Task goal => All lines from the one containing "met2,0.351,117,0.45" down to the final line of the entries below: return them exactly.

Saved entries =>
►

`src/rtl/ffvt_pkg.sv`:
```
package ffvt_pkg;

   typedef enum logic {
      FS_IDLE = 1'b0,
      FS_RUN  = 1'b1
   } fsm_e;

   // per-cycle decision taken by the judge
   typedef enum logic [2:0] {
      ACT_HOLD = 3'd0,   // waiting for an acknowledge
      ACT_ELEM = 3'd1,   // element passed, advance one element
      ACT_GRP  = 3'd2,   // masked sub-group skipped
      ACT_FAIL = 3'd3,   // failure detected at current position
      ACT_END  = 3'd4    // all sub-groups walked
   } act_e;

   function automatic int unsigned sub_bits(input int unsigned n);
      return (n > 1) ? $clog2(n) : 1;
   endfunction

endpackage

```
`src/rtl/ffvt_cursor.sv`:
```
module ffvt_cursor
   import ffvt_pkg::*;
#(
   parameter int unsigned MAX_LEN = 64,
   parameter int unsigned MAX_SUB = 4,
   localparam int unsigned LEN_W  = $clog2(MAX_LEN + 1),
   localparam int unsigned SUB_W  = sub_bits(MAX_SUB)
) (
   input  logic             clk,
   input  logic             rst_n,
   input  logic             load,
   input  logic             step_elem,
   input  logic             step_grp,
   input  logic [SUB_W-1:0] sub_m1,
   output logic [LEN_W-1:0] grp,
   output logic [SUB_W-1:0] sub,
   output logic             sub_last
);

   logic grp_inc;
   assign grp_inc = step_grp || (step_elem && sub_last);

   always_ff @(posedge clk or negedge rst_n) begin
      if (!rst_n)       grp <= '0;
      else if (load)    grp <= '0;
      else if (grp_inc) grp <= grp + 1'b1;
   end

   generate
      if (MAX_SUB > 1) begin : g_sub_cnt
         assign sub_last = (sub == sub_m1);
         always_ff @(posedge clk or negedge rst_n) begin
            if (!rst_n)                    sub <= '0;
            else if (load || step_grp)     sub <= '0;
            else if (step_elem) begin
               if (sub_last) sub <= '0;
               else          sub <= sub + 1'b1;
            end
         end
      end else begin : g_sub_none
         logic unused_sub_m1;
         assign unused_sub_m1 = ^sub_m1;
         assign sub      = '0;
         assign sub_last = 1'b1;
      end
   endgenerate

endmodule

```
`src/rtl/ffvt_judge.sv`:
```
module ffvt_judge
   import ffvt_pkg::*;
#(
   parameter int unsigned MAX_LEN = 64,
   localparam int unsigned LEN_W  = $clog2(MAX_LEN + 1)
) (
   input  logic             run,
   input  logic [LEN_W-1:0] grp,
   input  logic [LEN_W-1:0] len,
   input  logic             mask_bit,
   input  logic             cond,
   input  logic             zero,
   input  logic             ack,
   input  logic             trap,
   input  logic             pass,
   output logic             req,
   output act_e             act
);

   logic at_end;
   logic fail_now;

   assign at_end   = (grp == len);
   // trap mode ignores the test result, conditional mode ignores traps
   assign fail_now = cond ? !pass : trap;

   always_comb begin
      req = 1'b0;
      act = ACT_HOLD;
      if (run) begin
         if (at_end) begin
            act = ACT_END;
         end else if (!mask_bit) begin
            act = (cond && zero) ? ACT_FAIL : ACT_GRP;
         end else begin
            req = 1'b1;
            if (ack) act = fail_now ? ACT_FAIL : ACT_ELEM;
         end
      end
   end

endmodule

```
`src/rtl/ffvt_result.sv`:
```
module ffvt_result
   import ffvt_pkg::*;
#(
   parameter int unsigned MAX_LEN = 64,
   parameter int unsigned MAX_SUB = 4,
   localparam int unsigned LEN_W  = $clog2(MAX_LEN + 1),
   localparam int unsigned IDX_W  = $clog2(MAX_LEN),
   localparam int unsigned SUB_W  = sub_bits(MAX_SUB)
) (
   input  logic             clk,
   input  logic             rst_n,
   input  logic             clear,
   input  act_e             act,
   input  logic             cond,
   input  logic [LEN_W-1:0] grp,
   input  logic [SUB_W-1:0] sub,
   input  logic [LEN_W-1:0] len,
   output logic             done,
   output logic [LEN_W-1:0] trunc_len,
   output logic             trap_raise,
   output logic             fault_valid,
   output logic [IDX_W-1:0] fault_grp,
   output logic [SUB_W-1:0] fault_sub
);

   logic first_grp;
   logic finish;

   assign first_grp = (grp == '0);
   assign finish    = (act == ACT_END) || (act == ACT_FAIL);

   always_ff @(posedge clk or negedge rst_n) begin
      if (!rst_n) begin
         done        <= 1'b0;
         trunc_len   <= '0;
         trap_raise  <= 1'b0;
         fault_valid <= 1'b0;
         fault_grp   <= '0;
         fault_sub   <= '0;
      end else begin
         done <= finish;
         if (clear) begin
            trap_raise  <= 1'b0;
            fault_valid <= 1'b0;
         end else if (act == ACT_END) begin
            trunc_len <= len;
         end else if (act == ACT_FAIL) begin
            fault_valid <= 1'b1;
            fault_grp   <= grp[IDX_W-1:0];
            fault_sub   <= sub;
            if (!cond && first_grp) begin
               // leading sub-group faults behave like a scalar trap
               trap_raise <= 1'b1;
               trunc_len  <= len;
            end else begin
               trunc_len  <= grp;
            end
         end
      end
   end

endmodule

```
`src/rtl/ff_vlen_trunc.sv`:
```
module ff_vlen_trunc
   import ffvt_pkg::*;
#(
   parameter int unsigned MAX_LEN = 64,
   parameter int unsigned MAX_SUB = 4,
   localparam int unsigned LEN_W  = $clog2(MAX_LEN + 1),
   localparam int unsigned IDX_W  = $clog2(MAX_LEN),
   localparam int unsigned SUB_W  = sub_bits(MAX_SUB)
) (
   input  logic               clk,
   input  logic               rst_n,
   input  logic               start,
   input  logic [LEN_W-1:0]   cfg_len,
   input  logic [SUB_W-1:0]   cfg_sub_m1,
   input  logic               cfg_cond,
   input  logic               cfg_zero,
   input  logic [MAX_LEN-1:0] cfg_mask,
   output logic               elem_req,
   output logic [IDX_W-1:0]   elem_grp,
   output logic [SUB_W-1:0]   elem_sub,
   input  logic               elem_ack,
   input  logic               elem_trap,
   input  logic               elem_pass,
   output logic               busy,
   output logic               done,
   output logic [LEN_W-1:0]   trunc_len,
   output logic               trap_raise,
   output logic               fault_valid,
   output logic [IDX_W-1:0]   fault_grp,
   output logic [SUB_W-1:0]   fault_sub
);

   generate
      if (MAX_LEN < 2) begin : g_bad_len
         $error("ff_vlen_trunc: MAX_LEN must be at least 2");
      end
      if ((MAX_SUB < 1) || ((MAX_SUB & (MAX_SUB - 1)) != 0)) begin : g_bad_sub
         $error("ff_vlen_trunc: MAX_SUB must be a power of two");
      end
   endgenerate

   localparam logic [LEN_W-1:0] LEN_CAP = LEN_W'(MAX_LEN);

   fsm_e               state;
   logic [LEN_W-1:0]   len_q;
   logic [SUB_W-1:0]   sm1_q;
   logic               cond_q;
   logic               zero_q;
   logic [MAX_LEN-1:0] mask_q;
   logic               accept;
   logic [LEN_W-1:0]   len_in;
   logic [LEN_W-1:0]   grp;
   logic [SUB_W-1:0]   sub;
   logic               sub_last;
   logic               mask_bit;
   act_e               act;

   assign accept = (state == FS_IDLE) && start;
   assign len_in = (cfg_len > LEN_CAP) ? LEN_CAP : cfg_len;
   assign busy   = (state == FS_RUN);

   always_ff @(posedge clk or negedge rst_n) begin
      if (!rst_n) begin
         state  <= FS_IDLE;
         len_q  <= '0;
         sm1_q  <= '0;
         cond_q <= 1'b0;
         zero_q <= 1'b0;
         mask_q <= '0;
      end else if (accept) begin
         state  <= FS_RUN;
         len_q  <= len_in;
         sm1_q  <= cfg_sub_m1;
         cond_q <= cfg_cond;
         zero_q <= cfg_zero;
         mask_q <= cfg_mask;
      end else if ((act == ACT_END) || (act == ACT_FAIL)) begin
         state  <= FS_IDLE;
      end
   end

   ffvt_cursor #(.MAX_LEN(MAX_LEN), .MAX_SUB(MAX_SUB)) u_cursor (
      .clk       (clk),
      .rst_n     (rst_n),
      .load      (accept),
      .step_elem (act == ACT_ELEM),
      .step_grp  (act == ACT_GRP),
      .sub_m1    (sm1_q),
      .grp       (grp),
      .sub       (sub),
      .sub_last  (sub_last)
   );

   assign mask_bit = mask_q[grp[IDX_W-1:0]];

   ffvt_judge #(.MAX_LEN(MAX_LEN)) u_judge (
      .run      (busy),
      .grp      (grp),
      .len      (len_q),
      .mask_bit (mask_bit),
      .cond     (cond_q),
      .zero     (zero_q),
      .ack      (elem_ack),
      .trap     (elem_trap),
      .pass     (elem_pass),
      .req      (elem_req),
      .act      (act)
   );

   assign elem_grp = grp[IDX_W-1:0];
   assign elem_sub = sub;

   ffvt_result #(.MAX_LEN(MAX_LEN), .MAX_SUB(MAX_SUB)) u_result (
      .clk         (clk),
      .rst_n       (rst_n),
      .clear       (accept),
      .act         (act),
      .cond        (cond_q),
      .grp         (grp),
      .sub         (sub),
      .len         (len_q),
      .done        (done),
      .trunc_len   (trunc_len),
      .trap_raise  (trap_raise),
      .fault_valid (fault_valid),
      .fault_grp   (fault_grp),
      .fault_sub   (fault_sub)
   );

   logic unused_sub_last;
   assign unused_sub_last = sub_last;

endmodule

```
`config.mk`:
```
export PLATFORM = sky130hd
export DESIGN_NAME = ff_vlen_trunc
export DESIGN_NICKNAME = d
export VERILOG_FILES = /design/src/rtl/ffvt_pkg.sv /design/src/rtl/ffvt_cursor.sv /design/src/rtl/ffvt_judge.sv /design/src/rtl/ffvt_result.sv /design/src/rtl/ff_vlen_trunc.sv
export SDC_FILE = /design/constraint.sdc
export NUM_CORES = 1
export LEC_CHECK = 0
export ABC_AREA = 1
export BUFFER_PORTS_ARGS = -buffer_cell sky130_fd_sc_hd__buf_2
export CAP_MARGIN = 20
export CORE_AREA = 2 2 97 99
export CTS_CLUSTER_DIAMETER = 200
export CTS_CLUSTER_SIZE = 8
export DETAILED_ROUTE_END_ITERATION = 10
export DIE_AREA = 0 0 99 101
export GPL_ROUTABILITY_DRIVEN = 0
export PLACE_DENSITY = 0.84
export SKIP_LAST_GASP = 1
export SLEW_MARGIN = 15
export SYNTH_ARGS = -nofsm -noshare
export SYNTH_HDL_FRONTEND = slang
export SYNTH_SLANG_ARGS = --single-unit
```
`constraint.sdc`:
```
create_clock -name clk -period 6.5 [get_ports clk]
set_clock_uncertainty 0.15 [all_clocks]
set_input_delay 1.3 -clock clk [delete_from_list [all_inputs] [get_ports clk]]
set_output_delay 1.3 -clock clk [all_outputs]
set_load 0.05 [all_outputs]
```
==> results of run 1 <==
-- sequential cells by signal, indices dropped and copies added, names as in the netlist --
name                  count
u_cursor.grp              7
u_result.fault_valid      1
u_result.trunc_len        7
busy                      1
u_result.trap_raise       1
zero_q                    1
sm1_q                     2
len_q                     7
u_result.fault_grp        6
mask_q                   64
u_result.fault_sub        2
cond_q                    1
u_cursor.sub              2
u_result.done             1
-- worst min path at each step --
stage / startpoint / to / cells past startpoint
6_report: zero_q / zero_q / 2
5_1_grt: u_result.fault_grp[2] / u_result.fault_grp[2] / 2
4_1_cts: mask_q[42] / mask_q[42] / 2
3_5_place_dp: zero_q / zero_q / 2
3_3_place_gp: u_result.fault_sub[0] / u_result.fault_sub[0] / 2
2_1_floorplan: zero_q / zero_q / 2
-- cell usage after synthesis --
master | count | area (sq um)
a21oi_1 | 2 | 10.0
a21oi_4 | 1 | 16.3
buf_1 | 4 | 15.0
buf_2 | 2 | 10.0
buf_4 | 11 | 82.6
buf_6 | 7 | 78.8
clkbuf_1 | 16 | 60.1
clkinv_1 | 1 | 3.75
dfrtp_1 | 103 | 2580
ha_1 | 2 | 25.0
inv_1 | 74 | 278
inv_2 | 1 | 3.75
inv_4 | 1 | 6.26
nand2_1 | 257 | 965
nand2_2 | 4 | 25.0
nand2_4 | 2 | 22.5
nand3_1 | 41 | 205
nand3_2 | 1 | 10.0
nand3_4 | 1 | 17.5
nand4_1 | 9 | 56.3
nor2_1 | 39 | 146
nor2_2 | 1 | 6.26
nor2_4 | 2 | 22.5
nor3b_1 | 1 | 7.51
nor4_1 | 1 | 6.26
o211ai_1 | 1 | 7.51
o21ai_0 | 69 | 345
o21ai_1 | 9 | 45.0
o31ai_1 | 1 | 7.51
or4_1 | 2 | 15.0
xnor2_1 | 5 | 43.8
xor2_1 | 10 | 87.6
-- area by class of cell --
type	count	area share
clock buffer	11	0.0239
clock inverter	5	0.0178
inverter	77	0.0495
multi-input combinational	461	0.354
sequential	103	0.436
tap	111	0.0235
timing repair buffer	111	0.0956
-- metal layers --
metal / vias to the layer above / global-route usage / share of wire
li1: 2261 / - / -
met1: 2139 / 0.342 / 0.43
met5: - / 0 / 0
met3: 41 / 0.0333 / 0.052
met4: 0 / 0.117 / 0.029
met2: 195 / 0.444 / 0.49
-- metrics by stage --
step	hold slack, ns	setup WS (ns)	cell area [sq um]	instances
after floorplan	0.299	3.03	5210	681
after global placement	0.313	2.68	5670	863
after detailed placement	0.321	2.67	5670	863
after CTS	0.343	2.25	5920	879
after global routing	0.368	2.03	5920	879
final	0.340	2.21	5920	879
-- where the power goes --
part,internal [mW],switching [mW]
registers,0.924,0.192
logic,0.454,1.08
clock network,0.266,0.223
-- cell families after synthesis --
logic type	after synthesis	share of synthesized area
xor gates and xnor gates	15	0.0252
adders and majority gates	2	0.00480
AOI/OAI and AO/OA	83	0.0829
and+or+nand+nor	361	0.289
buffers and inverters	117	0.103
DFF	103	0.495
-- critical path, stage by stage, from the launching register on --
cell	delay, ns
dfrtp_2	0.93
inv_4	0.26
nand2_1	0.16
nand3_1	0.10
nand2_1	0.10
nand2_1	0.05
nand2_1	0.06
nor2_1	0.05
nor2_1	0.21
nor2_4	0.09
a21oi_1	0.16
buf_2	0.29
==> results.py, run 1 <==
metrics = {
    "cts": {
        "cts_root_buffer": "clkbuf_8",
        "cts_tree": "built",
        "clkTransAtPathRegs_ns": 0.10,
        "cts_setup_buffers": 0,
        "insertion_delay_ns": 0.38,
        "cts_buffer_depth": 2,
        "cts.sinks": 103,
        "htreeDepth": 3,
        "postCtsHoldBufs": 0,
        "ctsResizeCount": 0,
        "cts-buffers-inserted": 9,
    },
    "critical_path": {
        "r2r-end": "u_result.trunc_len[6]",
        "crit_path_end": "elem_req",
        "r2r_slack_ns": 3.40,
        "end_kind": "output pin",
        "crit_path_start": "u_cursor.grp[0]",
        "crit_fanout": 48,
        "critPathRequiredTime_ns": 5.05,
        "start_kind": "flop",
        "crit-reg2reg-launch": "u_cursor.grp[0]",
        "path_class": "reg2out",
        "crit_arrival_ns": 2.84,
        "reg2regPathDepth": 15,
    },
    "sta": {
        "tightest_slew_ns": 0.859,
        "setup_tns_ns": 0,
        "rsz0062_at_grt": "false",
        "fmax_mhz": 233,
        "relSlewSlack": 0.428,
        "setup_viol": 0,
        "finalCritPeriodShare": 0.660,
        "slew_viol_final": 0,
        "hold_viol_final": 0,
        "fin_crit_ns": 4.29,
    },
    "finish": {
        "final_cell_mix": "nand2_1, buf_2, dfrtp_1, inv_1, o21ai_0",
        "nets": 846,
        "utilization": 0.659,
        "synthToLayoutAreaGrowth_pct": 13.6,
        "seqCellArea_sq_um": 2580,
        "final_common_cell": "nand2_1",
        "n_antenna_cell": 0,
        "multiInputGateArea_sq_um": 2090,
        "fillers": 735,
        "drive_gt1_frac": 0.185,
    },
    "pwr": {
        "power_mw": 3.14,
        "vdd_drop_max_mv": 0.270,
        "leakagePower_nw": 3.25,
        "power_density_nw_per_um2": 531,
    },
    "global_route": {
        "grt_pass1_vias": 4622,
        "grt_pass1_wl_mm": 21.1,
        "antenna_found_initial": 0,
        "grt.overflow.total": 0,
        "grt_max_degree": 73,
        "track_usage": 0.263,
    },
    "die": {
        "rows": 35,
        "start_util": 0.580,
        "fp.dieW_um": 99,
        "dieArea_sq_um": 10000,
        "die_y_um": 101,
        "io_pins": 109,
        "core-area_sq_um": 8980,
    },
    "yosys": {
        "syn-num-nets": 764,
        "synthCells": 681,
        "ys_seq_area_frac": 0.495,
        "ys_types": 32,
        "syn_area_sq_um": 5210,
        "ys_seq_elements": 103,
        "yosys_warnings": 0,
        "syn_area_per_cell_sq_um": 7.65,
    },
    "routing": {
        "dr.pass1.iters": 5,
        "wl_per_cell_um": 14.3,
        "final_antenna_net_count": 0,
        "vias": 4636,
        "drtIter0Drc": 377,
        "wirelength_mm": 12.5,
        "via_per_inst": 5.27,
        "drc": 0,
    },
    "placement": {
        "dp_hpwl_mm": 8.70,
        "numPortBuffers": 108,
    },
    "outcome": {
        "status": "finished, final reports clean",
    },
    "hold_path": {
        "hold_class": "reg2reg",
    },
    "flow_run": {
        "maxCapViolations": 0,
    },
}
No activity file was read; power rests on OpenSTA's default activity.
==> run 2: changes to the inputs <==
--- a/config.mk
+++ b/config.mk
@@ -8,13 +8,13 @@
 export ABC_AREA = 1
 export BUFFER_PORTS_ARGS = -buffer_cell sky130_fd_sc_hd__buf_2
 export CAP_MARGIN = 20
-export CORE_AREA = 2 2 97 99
+export CORE_AREA = 2 2 106 108
 export CTS_CLUSTER_DIAMETER = 200
 export CTS_CLUSTER_SIZE = 8
 export DETAILED_ROUTE_END_ITERATION = 10
-export DIE_AREA = 0 0 99 101
+export DIE_AREA = 0 0 108 110
 export GPL_ROUTABILITY_DRIVEN = 0
-export PLACE_DENSITY = 0.84
+export PLACE_DENSITY = 0.75
 export SKIP_LAST_GASP = 1
 export SLEW_MARGIN = 15
 export SYNTH_ARGS = -nofsm -noshare
==> constraint.sdc (replaced) <==
create_clock -name clk -period 3.59 [get_ports clk]
set_clock_uncertainty 0.15 [all_clocks]
set_input_delay 0.718 -clock clk [delete_from_list [all_inputs] [get_ports clk]]
set_output_delay 0.718 -clock clk [all_outputs]
set_load 0.05 [all_outputs]
==> run 2 against run 1 <==
Register-to-register slack worse by 2.6 ns. Die area is 19% higher. Critical path depth up 1. Via count down 3.2%. Cell count is 3.6% higher. Sequential share of layout area shrank 0.35 points. Sequential power is 75% higher. Clock power increased by 57%. Critical path type unchanged. Core utilization decreased by 10 points. Total power up 77%.
==> results.py, run 2 (synthesis gave the netlist of run 1 again) <==
metrics = {
    "cts": {
        "cts_tree": "built",
        "htreeDepth": 3,
        "ctsResizeCount": 0,
        "cts.sinks": 103,
        "insertion_delay_ns": 0.38,
        "cts_buffer_depth": 2,
        "clkTransAtPathRegs_ns": 0.09,
        "cts-buffers-inserted": 9,
        "cts_setup_buffers": 0,
        "cts_root_buffer": "clkbuf_8",
        "postCtsHoldBufs": 0,
    },
    "pwr": {
        "power_density_nw_per_um2": 933,
        "leakagePower_nw": 3.26,
        "vdd_drop_max_mv": 0.393,
    },
    "sta": {
        "fmax_mhz": 305,
        "slew_viol_final": 0,
        "setup_viol": 0,
        "tightest_slew_ns": 0.706,
        "rsz0062_at_grt": "false",
        "hold_viol_final": 0,
        "setup_tns_ns": 0,
        "relSlewSlack": 0.529,
        "finalCritPeriodShare": 0.913,
        "hold_slack_ns": 0.231,
        "fin_crit_ns": 3.28,
    },
    "placement": {
        "dpl-instance-area_sq_um": 5750,
        "numPortBuffers": 108,
        "placed_cells": 895,
        "dp_hpwl_mm": 8.74,
    },
    "die": {
        "rows": 38,
        "dieArea_sq_um": 11900,
        "io_pins": 109,
        "core-area_sq_um": 10700,
        "die_y_um": 110,
        "fp.dieW_um": 108,
        "start_util": 0.487,
    },
    "routing": {
        "dr.pass1.iters": 5,
        "final_antenna_net_count": 0,
        "drc": 0,
        "wirelength_mm": 12.1,
        "vias": 4488,
        "via_per_inst": 4.93,
        "wl_per_cell_um": 13.3,
        "drtIter0Drc": 283,
    },
    "global_route": {
        "grt_max_degree": 107,
        "grt_pass1_wl_mm": 20.6,
        "grt.overflow.total": 0,
        "antenna_found_initial": 0,
        "grt_pass1_vias": 4464,
        "track_usage": 0.221,
    },
    "finish": {
        "n_antenna_cell": 0,
        "final_cell_mix": "nand2_1, buf_2, dfrtp_1, inv_1, o21ai_0",
        "stdcell_area_sq_um": 5960,
        "largest_reg_flops": 64,
        "fillers": 992,
        "drive_gt1_frac": 0.187,
        "regMostFlops": "mask_q",
        "final_cells": 911,
        "final_common_cell": "nand2_1",
        "synthToLayoutAreaGrowth_pct": 14.5,
        "nets": 849,
        "utilization": 0.557,
    },
    "hold_path": {
        "hold_class": "in2async",
    },
    "flow_run": {
        "maxCapViolations": 0,
    },
    "critical_path": {
        "path_class": "reg2out",
        "start_kind": "flop",
        "crit_fanout": 21,
        "end_kind": "output pin",
        "crit_arrival_ns": 2.41,
        "critPathRequiredTime_ns": 2.72,
    },
    "outcome": {
        "status": "finished, final reports clean",
    },
}
[run 2: cell count changes in the layout (fill, tap and decap cells not counted)]
cell and change:
clkinvlp_4 -1, clkbuf_1 +1, buf_4 +1, bufinv_16 -2, buf_12 +2, clkbuf_8 +2
[run 2: report_power, final]
group	switching, mW	internal, mW
Sequential	0.287	1.67
Combinational	1.99	0.844
Clock	0.387	0.380
[run 2: per-stage QoR]
step	power [mW]	worst slack, ns
after floorplan	4.23	0.700
after global placement	4.75	0.728
after detailed placement	4.81	0.723
after CTS	5.59	0.298
after global routing	6.05	0.110
final	5.56	0.312
[run 2: worst max-delay path: stages, from the launching register on]
cell     delay (ns)
dfrtp_2        0.62
buf_4          0.27
nor2_1         0.06
nor2_1         0.08
nand2_1        0.05
nand2_1        0.06
nand2_1        0.05
nand2_1        0.07
nor2_1         0.05
nor2_1         0.17
nor2_4         0.09
a21oi_1        0.17
buf_2          0.29
[run 2: path summary, 6_finish.rpt]
check                      cells after the start               endpoint  slack (ns)                   from
min reg2reg                                    2  u_result.fault_sub[0]        0.33  u_result.fault_sub[0]
max in group asynchronous                      2  u_result.fault_sub[0]        2.35                  rst_n
max                                           12               elem_req        0.31        u_cursor.grp[0]
min in group clk                               2  u_result.fault_sub[0]        0.33  u_result.fault_sub[0]
max reg2reg                                   16  u_result.trunc_len[6]        0.82        u_cursor.grp[0]
min                                            1             mask_q[14]        0.23                  rst_n
[run 2: per-layer routing]
metal,global-route usage,up-vias,share of wire
li1,-,2269,-
met1,0.300,2074,0.47
met2,0.351,117,0.45
met3,0.0288,28,0.043
met4,0.109,0,0.030
met5,0,-,0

◄

Exercise result =>
met2,0.351,117,0.45
met3,0.0288,28,0.043
met4,0.109,0,0.030
met5,0,-,0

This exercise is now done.